Our study aimed at estimating SIV VE at primary care level. However, we were only able to recruit patients attending PMP in the 2017/18 season. Locally, private Western medicine practitioners are the most common source of medical consultation (50%), as compared to public Western medicine practitioners (29%), private Chinese medicine practitioners (18%) and the Emergency Departments of public hospitals (2%).[14] To make our VE estimates more representative, we aim at recruiting different primary care providers in the upcoming seasons.

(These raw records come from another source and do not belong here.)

[src/rtl/instr_prefetch.sv]
// Instruction prefetch unit: one outstanding word fetch, DEPTH-entry {instr, pc} FIFO, redirect flush.
// Define FETCH_WFI_EN to halt fetching after a WFI word until irq or redirect.
//
// state   | meaning
// S_FETCH | request issue enabled
// S_DRAIN | a request is outstanding whose response will be discarded
// S_WFI   | halted after WFI, no requests issued
module instr_prefetch #(
  parameter int unsigned DEPTH    = 4,
  parameter logic [31:0] RESET_PC = 32'h0000_0000
) (
  input  logic        clk,
  input  logic        res,
  output logic        instr_req,
  output logic [31:0] instr_addr,
  input  logic        instr_valid,
  input  logic [31:0] instr_read,
  output logic        out_valid,
  output logic [31:0] out_instr,
  output logic [31:0] out_pc,
  input  logic        out_ready,
  input  logic        redirect,
  input  logic [31:0] redirect_pc,
  input  logic        irq,
  output logic        wfi_sleep
);
  localparam int AW = (DEPTH > 1) ? $clog2(DEPTH) : 1;
  localparam int CW = AW + 1;
  localparam logic [CW-1:0] FULL = CW'(DEPTH);

  typedef enum logic [1:0] {S_FETCH, S_DRAIN, S_WFI} state_t;

  state_t        state, state_nx;
  logic [31:0]   fetch_pc, fetch_pc_nx, addr_nx, target;
  logic          req_nx;
  logic [CW-1:0] count, count_after;
  logic [AW-1:0] wr_ptr, rd_ptr;
  logic [63:0]   mem [DEPTH];
  logic          resp, push, pop, is_wfi;
  logic          unused_bits;

  assign unused_bits = ^redirect_pc[1:0];

`ifdef FETCH_WFI_EN
  localparam logic [31:0] WFI_WORD = 32'h1050_0073;
  assign is_wfi    = (instr_read == WFI_WORD);
  assign wfi_sleep = (state == S_WFI);
`else
  assign is_wfi    = 1'b0;
  assign wfi_sleep = 1'b0;
`endif

  assign target      = {redirect_pc[31:2], 2'b00};
  assign resp        = instr_req & instr_valid;
  assign out_valid   = (count != '0);
  assign pop         = out_valid & out_ready & ~redirect;
  assign push        = resp & ~redirect & (state == S_FETCH);
  assign count_after = count + CW'(push) - CW'(pop);

  always_comb begin
    state_nx    = state;
    fetch_pc_nx = fetch_pc;
    req_nx      = instr_req;
    addr_nx     = instr_addr;
    unique case (state)
      S_FETCH: begin
        if (redirect) begin
          fetch_pc_nx = target;
          if (instr_req && !instr_valid) begin
            state_nx = S_DRAIN;
          end else begin
            req_nx  = 1'b1;
            addr_nx = target;
          end
        end else if (resp) begin
          fetch_pc_nx = fetch_pc + 32'd4;
          addr_nx     = fetch_pc + 32'd4;
          if (is_wfi) begin
            state_nx = S_WFI;
            req_nx   = 1'b0;
          end else begin
            req_nx = (count_after < FULL);
          end
        end else if (!instr_req) begin
          req_nx  = (count_after < FULL);
          addr_nx = fetch_pc;
        end
      end
      S_DRAIN: begin
        // request and address stay frozen until the stale response arrives
        if (redirect) fetch_pc_nx = target;
        if (instr_valid) begin
          state_nx = S_FETCH;
          req_nx   = 1'b1;
          addr_nx  = fetch_pc_nx;
        end
      end
      S_WFI: begin
        if (redirect) begin
          state_nx    = S_FETCH;
          fetch_pc_nx = target;
          req_nx      = 1'b1;
          addr_nx     = target;
        end else if (irq) begin
          state_nx = S_FETCH;
          req_nx   = (count_after < FULL);
          addr_nx  = fetch_pc;
        end
      end
      default: state_nx = S_FETCH;
    endcase
  end

  always_ff @(posedge clk or negedge res) begin
    if (!res) begin
      state      <= S_FETCH;
      fetch_pc   <= RESET_PC;
      instr_req  <= 1'b0;
      instr_addr <= RESET_PC;
      count      <= '0;
      wr_ptr     <= '0;
      rd_ptr     <= '0;
    end else begin
      state      <= state_nx;
      fetch_pc   <= fetch_pc_nx;
      instr_req  <= req_nx;
      instr_addr <= addr_nx;
      if (redirect) begin
        count  <= '0;
        wr_ptr <= '0;
        rd_ptr <= '0;
      end else begin
        count <= count_after;
        if (push) wr_ptr <= wr_ptr + AW'(1);
        if (pop)  rd_ptr <= rd_ptr + AW'(1);
      end
    end
  end

  always_ff @(posedge clk) begin
    if (push) mem[wr_ptr] <= {instr_read, instr_addr};
  end

  assign out_instr = out_valid ? mem[rd_ptr][63:32] : 32'h0;
  assign out_pc    = out_valid ? mem[rd_ptr][31:0]  : 32'h0;
endmodule
===== config.mk =====
export PLATFORM = sky130hd
export DESIGN_NAME = apa102_frame_reader_flat
export DESIGN_NICKNAME = d
export VERILOG_FILES = /design/src/rtl/apa102_frame_reader_if.sv /design/src/rtl/apa102_frame_reader.sv /design/src/flat_wrapper.sv
export SDC_FILE = /design/constraint.sdc
export NUM_CORES = 1
export LEC_CHECK = 0
export ABC_AREA = 1
export ABC_CLOCK_PERIOD_IN_PS = 3450
export CORE_ASPECT_RATIO = 1.1
export CORE_UTILIZATION = 60
export CTS_CLUSTER_DIAMETER = 100
export DETAILED_ROUTE_END_ITERATION = 7
export PLACE_DENSITY = 0.83
export SETUP_SLACK_MARGIN = 0.2
export SYNTH_ARGS = -nofsm -noshare
export SYNTH_HDL_FRONTEND = slang
export SYNTH_SLANG_ARGS = --single-unit

===== constraint.sdc =====
create_clock -name clk -period 3.45 [get_ports clk]
set_clock_uncertainty 0.05 [all_clocks]
set_input_delay 0.69 -clock clk [delete_from_list [all_inputs] [get_ports clk]]
set_output_delay 0.69 -clock clk [all_outputs]
set_load 0.02 [all_outputs]

===== src/rtl/apa102_frame_reader_if.sv =====
// Control handshake between a frame requester and the APA102 frame reader.
// The requester pulses start and watches busy/done.
interface apa102_frame_reader_if;
    logic       start;
    logic [4:0] brightness;
    logic       busy;
    logic       done;

    modport master (
        output start,
        output brightness,
        input  busy,
        input  done
    );

    modport slave (
        input  start,
        input  brightness,
        output busy,
        output done
    );
endinterface


===== src/rtl/apa102_frame_reader.sv =====
// APA102 frame reader: fetches pixels from the frame RAM read port and
// serialises start frame, one LED frame per pixel, and end frame on sck/sdo.
module apa102_frame_reader #(
    parameter int NUM_LEDS = 64,
    parameter int CLK_DIV  = 4,
    parameter int END_BITS = ((NUM_LEDS + 15) / 16) * 8,
    localparam int AW = (NUM_LEDS > 1) ? $clog2(NUM_LEDS) : 1
) (
    input  logic                  clk,
    input  logic                  rst_n,
    apa102_frame_reader_if.slave  ctl,
    output logic [AW-1:0]         raddr,
    input  logic [23:0]           read_data,
    output logic                  sck,
    output logic                  sdo
);

    typedef enum logic [1:0] {
        IDLE,
        START_FR,
        LED_FR,
        END_FR
    } state_t;

    localparam int MAXB = (END_BITS > 32) ? END_BITS : 32;
    localparam int BW   = $clog2(MAXB);
    localparam int LW   = $clog2(NUM_LEDS + 1);
    localparam int DW   = (CLK_DIV > 1) ? $clog2(CLK_DIV) : 1;

    localparam logic [BW-1:0] WORD_LAST = BW'(31);
    localparam logic [BW-1:0] END_LAST  = BW'(END_BITS - 1);
    localparam logic [DW-1:0] DIV_LAST  = DW'(CLK_DIV - 1);
    localparam logic [LW-1:0] LED_LAST  = LW'(NUM_LEDS - 1);
    localparam logic [AW-1:0] ADDR_LAST = AW'(NUM_LEDS - 1);

    state_t        state;
    state_t        state_n;
    logic [DW-1:0] div_cnt;
    logic [BW-1:0] bit_cnt;
    logic [LW-1:0] led_cnt;
    logic [31:0]   shreg;
    logic [23:0]   hold;
    logic [4:0]    bri;
    logic [1:0]    fetch_cnt;
    logic [AW-1:0] raddr_q;
    logic          sck_q;
    logic          busy_q;
    logic          done_q;

    logic phase_end;
    logic bit_end;
    logic seg_end;
    logic accept;
    logic load_led;
    logic finish;

    assign phase_end = (div_cnt == DIV_LAST);
    assign bit_end   = phase_end & sck_q;
    assign seg_end   = bit_end &
        (bit_cnt == ((state == END_FR) ? END_LAST : WORD_LAST));

    assign raddr    = raddr_q;
    assign sck      = sck_q;
    assign sdo      = shreg[31];
    assign ctl.busy = busy_q;
    assign ctl.done = done_q;

    // Frame sequencing state register.
    always_ff @(posedge clk) begin
        if (!rst_n) begin
            state <= IDLE;
        end else begin
            state <= state_n;
        end
    end

    // Next-state and segment-boundary strobes.
    always_comb begin
        state_n  = state;
        accept   = 1'b0;
        load_led = 1'b0;
        finish   = 1'b0;
        unique case (state)
            IDLE: begin
                if (ctl.start) begin
                    accept  = 1'b1;
                    state_n = START_FR;
                end
            end
            START_FR: begin
                if (seg_end) begin
                    load_led = 1'b1;
                    state_n  = LED_FR;
                end
            end
            LED_FR: begin
                if (seg_end) begin
                    if (led_cnt == LED_LAST) begin
                        state_n = END_FR;
                    end else begin
                        load_led = 1'b1;
                    end
                end
            end
            END_FR: begin
                if (seg_end) begin
                    finish  = 1'b1;
                    state_n = IDLE;
                end
            end
            default: state_n = IDLE;
        endcase
    end

    // Bit timing, shifting, pixel prefetch and completion flags.
    always_ff @(posedge clk) begin
        if (!rst_n) begin
            div_cnt   <= '0;
            bit_cnt   <= '0;
            led_cnt   <= '0;
            shreg     <= '0;
            hold      <= '0;
            bri       <= '0;
            fetch_cnt <= '0;
            raddr_q   <= '0;
            sck_q     <= 1'b0;
            busy_q    <= 1'b0;
            done_q    <= 1'b0;
        end else begin
            done_q <= 1'b0;
            if (fetch_cnt != 2'd0) begin
                fetch_cnt <= fetch_cnt - 2'd1;
            end
            // RAM data is valid two edges after raddr moved.
            if (fetch_cnt == 2'd1) begin
                hold <= read_data;
            end
            if (accept) begin
                busy_q    <= 1'b1;
                bri       <= ctl.brightness;
                raddr_q   <= '0;
                fetch_cnt <= 2'd3;
                div_cnt   <= '0;
                bit_cnt   <= '0;
                led_cnt   <= '0;
                shreg     <= '0;
                sck_q     <= 1'b0;
            end else if (busy_q) begin
                if (!phase_end) begin
                    div_cnt <= div_cnt + DW'(1);
                end else begin
                    div_cnt <= '0;
                    sck_q   <= ~sck_q;
                    if (sck_q) begin
                        bit_cnt <= seg_end ? '0 : bit_cnt + BW'(1);
                        shreg   <= {shreg[30:0], 1'b0};
                        if (load_led) begin
                            shreg <= {3'b111, bri, hold[7:0],
                                      hold[15:8], hold[23:16]};
                            fetch_cnt <= 2'd3;
                            if (raddr_q != ADDR_LAST) begin
                                raddr_q <= raddr_q + AW'(1);
                            end
                            if (state == LED_FR) begin
                                led_cnt <= led_cnt + LW'(1);
                            end
                        end else if (state == LED_FR && seg_end) begin
                            shreg <= '1;
                        end
                        if (finish) begin
                            shreg  <= '0;
                            busy_q <= 1'b0;
                            done_q <= 1'b1;
                        end
                    end
                end
            end
        end
    end

endmodule

===== src/flat_wrapper.sv =====
// flat-port wrapper written by rule: the top's interface ports become plain ports
module apa102_frame_reader_flat 
#(
    parameter int NUM_LEDS = 64,
    parameter int CLK_DIV  = 4,
    parameter int END_BITS = ((NUM_LEDS + 15) / 16) * 8,
    localparam int AW = (NUM_LEDS > 1) ? $clog2(NUM_LEDS) : 1
)
  (clk, rst_n, raddr, read_data, sck, sdo, ctl_start, ctl_brightness, ctl_busy, ctl_done);
  apa102_frame_reader_if ctl_i ();
  input  logic clk;
  input  logic rst_n;
  output logic [AW-1:0] raddr;
  input  logic [23:0] read_data;
  output logic sck;
  output logic sdo;
  input wire logic [$bits(ctl_i.start)-1:0] ctl_start;
  input wire logic [$bits(ctl_i.brightness)-1:0] ctl_brightness;
  output wire logic [$bits(ctl_i.busy)-1:0] ctl_busy;
  output wire logic [$bits(ctl_i.done)-1:0] ctl_done;
  assign ctl_i.start = ctl_start;
  assign ctl_i.brightness = ctl_brightness;
  assign ctl_busy = ctl_i.busy;
  assign ctl_done = ctl_i.done;
  apa102_frame_reader #(.NUM_LEDS(NUM_LEDS), .CLK_DIV(CLK_DIV), .END_BITS(END_BITS)) u_core (.clk(clk), .rst_n(rst_n), .ctl(ctl_i), .raddr(raddr), .read_data(read_data), .sck(sck), .sdo(sdo));
endmodule

==> results of run 1 <==
[how the worst max path moves through the flow]
stage / end / slack, ns
3_5_place_dp: u_core.bit_cnt[0] / 0.89
3_3_place_gp: u_core.bit_cnt[0] / 0.97
5_1_grt: u_core.shreg[16] / 0.75
2_1_floorplan: u_core.shreg[10] / 1.66
4_1_cts: u_core.shreg[16] / 0.96
6_report: u_core.shreg[16] / 0.99
[cell usage after synthesis, drive strengths merged]
cell type	number	area (um^2)
xor2	5	43.8
nand2	106	420
dfxtp	88	1760
ha	10	125
nor2	46	190
buf	16	124
nand4	19	134
nand3b	1	7.51
a31oi	1	6.26
clkbuf	20	75.1
inv	57	214
a22oi	1	7.51
clkinv	2	7.51
a21oi	86	434
nand3	65	330
xnor2	1	8.76
a211oi	2	15.0
o21ai	32	160
nor3	8	51.3
[where the power goes]
group / internal [mW] / switching, mW
Combinational: 0.150 / 0.348
Clock: 0.362 / 0.381
Sequential: 1.11 / 0.0356
Total: 1.63 / 0.765
[worst register-to-register path: cells and delay by family (launching register included)]
family	cells	cell delay, ns
fa+ha+maj	1	0.47
flops	1	0.35
simple gates	5	1.24
compound gates	1	0.16
buf+inv	1	0.12
[final cells by class]
class | count | area [um^2]
repair buffers | 47 | 455
fillers | 572 | 1910
multi-input cells | 383 | 1930
inverters | 59 | 221
well taps | 82 | 103
clock inverters | 5 | 63.8
clock buffers | 11 | 141
flip-flops and latches | 88 | 1760
[logic make-up (layout without fill, tap and decap cells)]
group,count (synthesis),after routing,share of synthesized area (%)
flip-flops,88,88,42.8
AND/OR/NAND/NOR,245,245,27.5
adder cells (fa/ha/maj),10,10,3.04
AO/OA/AOI/OAI,122,122,15.1
XOR/XNOR,6,6,1.28
buffers and inverters,95,122,10.2
[metal layers]
metal	GRT usage [%]	part of all wire (%)	up-vias
li1	-	-	1906
met1	33.3	46	1737
met2	46.1	47	103
met3	5.67	4.0	27
met4	15.1	3.0	0
met5	0	0	-
[state kept, by name, indices dropped and copies added, names as in the netlist]
| signal | flops |
|---|---|
| u_core.ctl.busy | 1 |
| u_core.led_cnt | 7 |
| u_core.ctl.done | 1 |
| u_core.fetch_cnt | 2 |
| u_core.shreg | 32 |
| u_core.bit_cnt | 5 |
| u_core.sck | 1 |
| u_core.div_cnt | 2 |
| u_core.bri | 5 |
| u_core.state | 2 |
| u_core.hold | 24 |
| u_core.raddr | 6 |
[per-stage QoR]
stage          util (%)  cell area (um^2)  cells
6_report           71.0              4680    675
5_1_grt            71.0              4680    675
4_1_cts            71.0              4680    675
3_5_place_dp       67.9              4480    659
3_3_place_gp       67.9              4480    659
2_1_floorplan         -              4120    566
==> results.toml, run 1 <==
[setup_path]
timing.rr.end = "u_core.shreg[16]"
r2r.worst_path.cells = 8
crit_family = "simple AND/OR/NAND/NOR gates"
startpoint = "u_core.state[0]"
crit_path_cell_trace = "inv_1 > ha_1 > nand2_4 > nand2_4 > nand2_2 > nand2_1 > nand3_1 > a21oi_1"
slowest_delay_ns = 0.47
regToRegSetupSlack_ns = 0.99
cp-end-kind = "flip-flop"
r2r_start = "u_core.state[0]"
worstSetupPathDepth = 8
critPathMaxFanout = 32
cp_slowest_cell = "ha_1"
crit_type = "reg -> reg"
timing.critical_path.mode_cell = "nand2_4"
cp.arrival_ns = 2.71
cp.required_ns = 3.70
worst-path-buf-inv = 1
startpoint_type = "flip-flop"

[sta]
fin_crit_sh_pct = 71.3
slew_violations = 0
setup_viol = 0
rsz0062_at_grt = "false"
finalHoldViolations = 0
relSlewSlack_pct = 31.2
whs_ns = 0.407
setup_ws_ns = 0.991
fin_crit_ns = 2.46
setup_tns_ns = 0
fmax_mhz = 407
worstMarginPinSlew_ns = 1.03

[clocking]
cts_hold_buffers = 0
clock-sinks = 88
cts_buffers = 9
clk_latency_ns = 0.37
cts_resized = 0
cts_max_level = 3
post_cts_buffers = 0
ctsRootBufferMaster = "clkbuf_8"
clk_path_buf_depth = 2
clkTransAtPathRegs_ns = 0.09
cts_tree = "yes"

[synthesis]
postSynthCellCount = 566
avgSynthCellArea_um2 = 7.27
yosysSeqAreaShare_pct = 42.8
yosysWarnings = 0
synth_seq_cells = 88
ys_types = 30
syn-num-nets = 608
synthesis.area_mm2 = 0.00412

[pwr]
p_leak_nw = 1.82
design_power_total_mw = 2.39
peakVddDrop_mv = 0.402
power_per_cell_area_mw_per_mm2 = 511

[floorplan]
dieArea_mm2 = 0.00720
rows = 31
coreArea_mm2 = 0.00659
start_util_pct = 62.4
die_w_um = 81.0
ios = 42
die_h_um = 88.9

[global_routing]
antenna_found_initial = 0
grt_pass1_vias = 3491
grt_overflow = 0
grt_use_total_pct = 27.6
grt_max_degree = 49
grt_pass1_wl_mm = 15.2

[place]
dp_hpwl_mm = 5.53
pre_cts_slack_ns = 0.894
gp_congestion = 0.822
port_buffers = 41

[layout]
syn_to_final_growth_pct = 13.7
final_common_cell = "nand2_1"
final_cell_mix = "101 x nand2_1, 88 x dfxtp_1, 85 x a21oi_1"
fin_nets = 630
antenna_cells = 0
drive_gt1_share_pct = 6.07

[drt]
num_vias = 3773
wl_mm = 8.97
remaining_drc_errors = 0
wl_per_cell_um = 13.3
drtPass1Iterations = 5
ant_nets = 0
drt_iter0_markers = 264
routed_via_density = 5.59

[worst_hold_path]
worstHoldPathType = "reg -> reg"
min_to = "u_core.hold[11]"
hp-start = "u_core.hold[11]"
hold_depth = 2

[run]
max-cap-violations = 0

[status]
status = "finished, final reports clean"
No activity file was read; power rests on OpenSTA's default activity.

In conclusion, our estimates showed that SIV offered moderate to good protection against laboratory-confirmed influenza infection in the 2017/18 winter season at primary care level in Hong Kong. We plan to expand our PMP network and recruit different primary care providers to increase the potential sample size to generate more reliable and representative VE estimates in the early season. This would allow timely dissemination of influenza vaccine effectiveness to the public for promotion of vaccination campaign. An early and reliable VE estimate would also inform public health officials to consider alternative prevention strategies in case VE is found to be low.

Patients and methods

Study designs and population

The Centre for Health Protection (CHP) under the DH has established a sentinel surveillance system for ILI and other syndromes. This sentinel surveillance system consists of several networks in the community, including the PMP, general out-patient clinics under the public sector, preschools, residential care homes for the elderly and Chinese Medicine Practitioners. Our PMP network consists of about 50 doctors. As part of the influenza surveillance, PMP reports the number of patients presenting with ILI. In addition, PMP invited all ILI patients within 3 days of onset, irrespective of influenza vaccination status, to collect respiratory specimens for testing in the PHLSB of the CHP. Starting in October 2017, the CHP enhanced the ILI surveillance among PMP for VE estimation as PMP are encouraged to increase the collection of respiratory specimens from ILI patients. They also started to collect information on influenza vaccination status in the current season and chronic medical problems[15] when submitting respiratory specimens for RT-PCR test for respiratory viruses (including influenza) by PHLSB. Influenza virus subtyping was not routinely conducted for these specimens.

Our study population included ILI patients swabbed in one of our partnered PMP from November 2017 to March 2018. ILI cases were patients who presented with fever > 38°C and cough or patients who presented with fever > 38°C and sore throat. We excluded cases who met any one of the following criteria: (i) patients aged under six months, (ii) those with missing information on age and SIV history, and (iii) non-influenza A/B cases with influenza C detection.

Data analysis

We estimated the SIV VE in the 2017/18 season by using the test-negative case-control (TNCC) design.[16] We defined cases as ILI patients who tested positive for influenza, and controls as those who tested negative for influenza. We computed the odds ratio (OR) of vaccination among cases and controls using logistic regression with adjustment for covariates including age, sex, chronic illness status and week of specimen delivered. VE was estimated as ((1 – OR)*100). We stratified VE estimation by age group (children aged 6 months to 17 years, adults aged 18 to 64 years, and all ages) and influenza subtypes (influenza B, influenza A(H1), influenza A(H3) and all influenza).

Disclosure of potential conflicts of interest

The authors reported no potential conflict of interest.